Your instructions
Each line from the beginning of the entries below through the line that includes "handshake valid (registered)" must be returned exactly as given.

Records to use
<file path="src/rtl/handshake_master.sv">
// handshake_master
//   Source side of a valid/ready handshake. A local producer pushes words
//   into a small FIFO; an output register presents them to the slave with
//   valid held until acceptance and data stable while waiting. Counts
//   completed transfers.
//
//   State table:
//     IDLE | output register empty, valid=0; loads the FIFO head when available
//     SEND | output register holds a word, valid=1; waits for ready
//
// Ports:
//   clk       system clock, all state on posedge
//   rst       asynchronous active-high reset
//   wr_en     producer write strobe (ignored while full)
//   wr_data   producer word
//   full      FIFO holds DEPTH entries
//   fifo_cnt  FIFO occupancy 0..DEPTH (output register not included)
//   valid     handshake valid (registered)
//   data      handshake data (registered)
//   ready     handshake ready from the slave, sampled at posedge
//   busy      valid=1 or FIFO non-empty
//   xfer_cnt  completed transfers, wraps
module handshake_master #(
    parameter int DATA_W = 32,
    parameter int DEPTH  = 4,
    parameter int CNT_W  = 16
) (
    input  logic                     clk,
    input  logic                     rst,
    input  logic                     wr_en,
    input  logic [DATA_W-1:0]        wr_data,
    output logic                     full,
    output logic [$clog2(DEPTH):0]   fifo_cnt,
    output logic                     valid,
    output logic [DATA_W-1:0]        data,
    input  logic                     ready,
    output logic                     busy,
    output logic [CNT_W-1:0]         xfer_cnt
);

    localparam int             AW         = $clog2(DEPTH);
    localparam logic [AW:0]    L_FULL_CNT = (AW+1)'(DEPTH);

    typedef enum logic {
        ST_IDLE = 1'b0,
        ST_SEND = 1'b1
    } state_t;

    state_t              r_state;
    state_t              w_state_nxt;
    logic [DATA_W-1:0]   r_mem [DEPTH];
    logic [AW-1:0]       r_wptr;
    logic [AW-1:0]       r_rptr;
    logic [AW:0]         r_cnt;
    logic                r_valid;
    logic [DATA_W-1:0]   r_data;
    logic [CNT_W-1:0]    r_xfer_cnt;

    logic                w_push;
    logic                w_pop;
    logic                w_xfer;
    logic                w_valid_nxt;
    logic [DATA_W-1:0]   w_data_nxt;
    logic [AW:0]         w_cnt_nxt;

    assign full     = (r_cnt == L_FULL_CNT);
    assign fifo_cnt = r_cnt;
    assign valid    = r_valid;
    assign data     = r_data;
    assign busy     = r_valid || (r_cnt != '0);
    assign xfer_cnt = r_xfer_cnt;

    // A write while full is dropped, so a pop and an accepted write never
    // target the same slot in the same edge.
    assign w_push    = wr_en && !full;
    assign w_cnt_nxt = r_cnt + {{AW{1'b0}}, w_push} - {{AW{1'b0}}, w_pop};

    always_comb begin
        w_state_nxt = r_state;
        w_valid_nxt = r_valid;
        w_data_nxt  = r_data;
        w_pop       = 1'b0;
        w_xfer      = 1'b0;
        case (r_state)
            ST_IDLE: begin
                if (r_cnt != '0) begin
                    w_pop       = 1'b1;
                    w_valid_nxt = 1'b1;
                    w_data_nxt  = r_mem[r_rptr];
                    w_state_nxt = ST_SEND;
                end
            end
            ST_SEND: begin
                if (ready) begin
                    w_xfer = 1'b1;
                    if (r_cnt != '0) begin
                        // back-to-back: reload output register in the transfer edge
                        w_pop      = 1'b1;
                        w_data_nxt = r_mem[r_rptr];
                    end else begin
                        w_valid_nxt = 1'b0;
                        w_data_nxt  = '0;
                        w_state_nxt = ST_IDLE;
                    end
                end
            end
            default: begin
                w_state_nxt = ST_IDLE;
                w_valid_nxt = 1'b0;
                w_data_nxt  = '0;
            end
        endcase
    end

    always_ff @(posedge clk or posedge rst) begin
        if (rst) begin
            r_state    <= ST_IDLE;
            r_valid    <= 1'b0;
            r_data     <= '0;
            r_wptr     <= '0;
            r_rptr     <= '0;
            r_cnt      <= '0;
            r_xfer_cnt <= '0;
        end else begin
            r_state <= w_state_nxt;
            r_valid <= w_valid_nxt;
            r_data  <= w_data_nxt;
            r_cnt   <= w_cnt_nxt;
            if (w_push) begin
                r_wptr <= r_wptr + AW'(1);
            end
            if (w_pop) begin
                r_rptr <= r_rptr + AW'(1);
            end
            if (w_xfer) begin
                r_xfer_cnt <= r_xfer_cnt + CNT_W'(1);
            end
        end
    end

    // Storage needs no reset; occupancy and pointers define what is live.
    always_ff @(posedge clk) begin
        if (w_push) begin
            r_mem[r_wptr] <= wr_data;
        end
    end

endmodule

</file>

Solution to this problem
<file path="src/rtl/handshake_master.sv">
// handshake_master
//   Source side of a valid/ready handshake. A local producer pushes words
//   into a small FIFO; an output register presents them to the slave with
//   valid held until acceptance and data stable while waiting. Counts
//   completed transfers.
//
//   State table:
//     IDLE | output register empty, valid=0; loads the FIFO head when available
//     SEND | output register holds a word, valid=1; waits for ready
//
// Ports:
//   clk       system clock, all state on posedge
//   rst       asynchronous active-high reset
//   wr_en     producer write strobe (ignored while full)
//   wr_data   producer word
//   full      FIFO holds DEPTH entries
//   fifo_cnt  FIFO occupancy 0..DEPTH (output register not included)
//   valid     handshake valid (registered)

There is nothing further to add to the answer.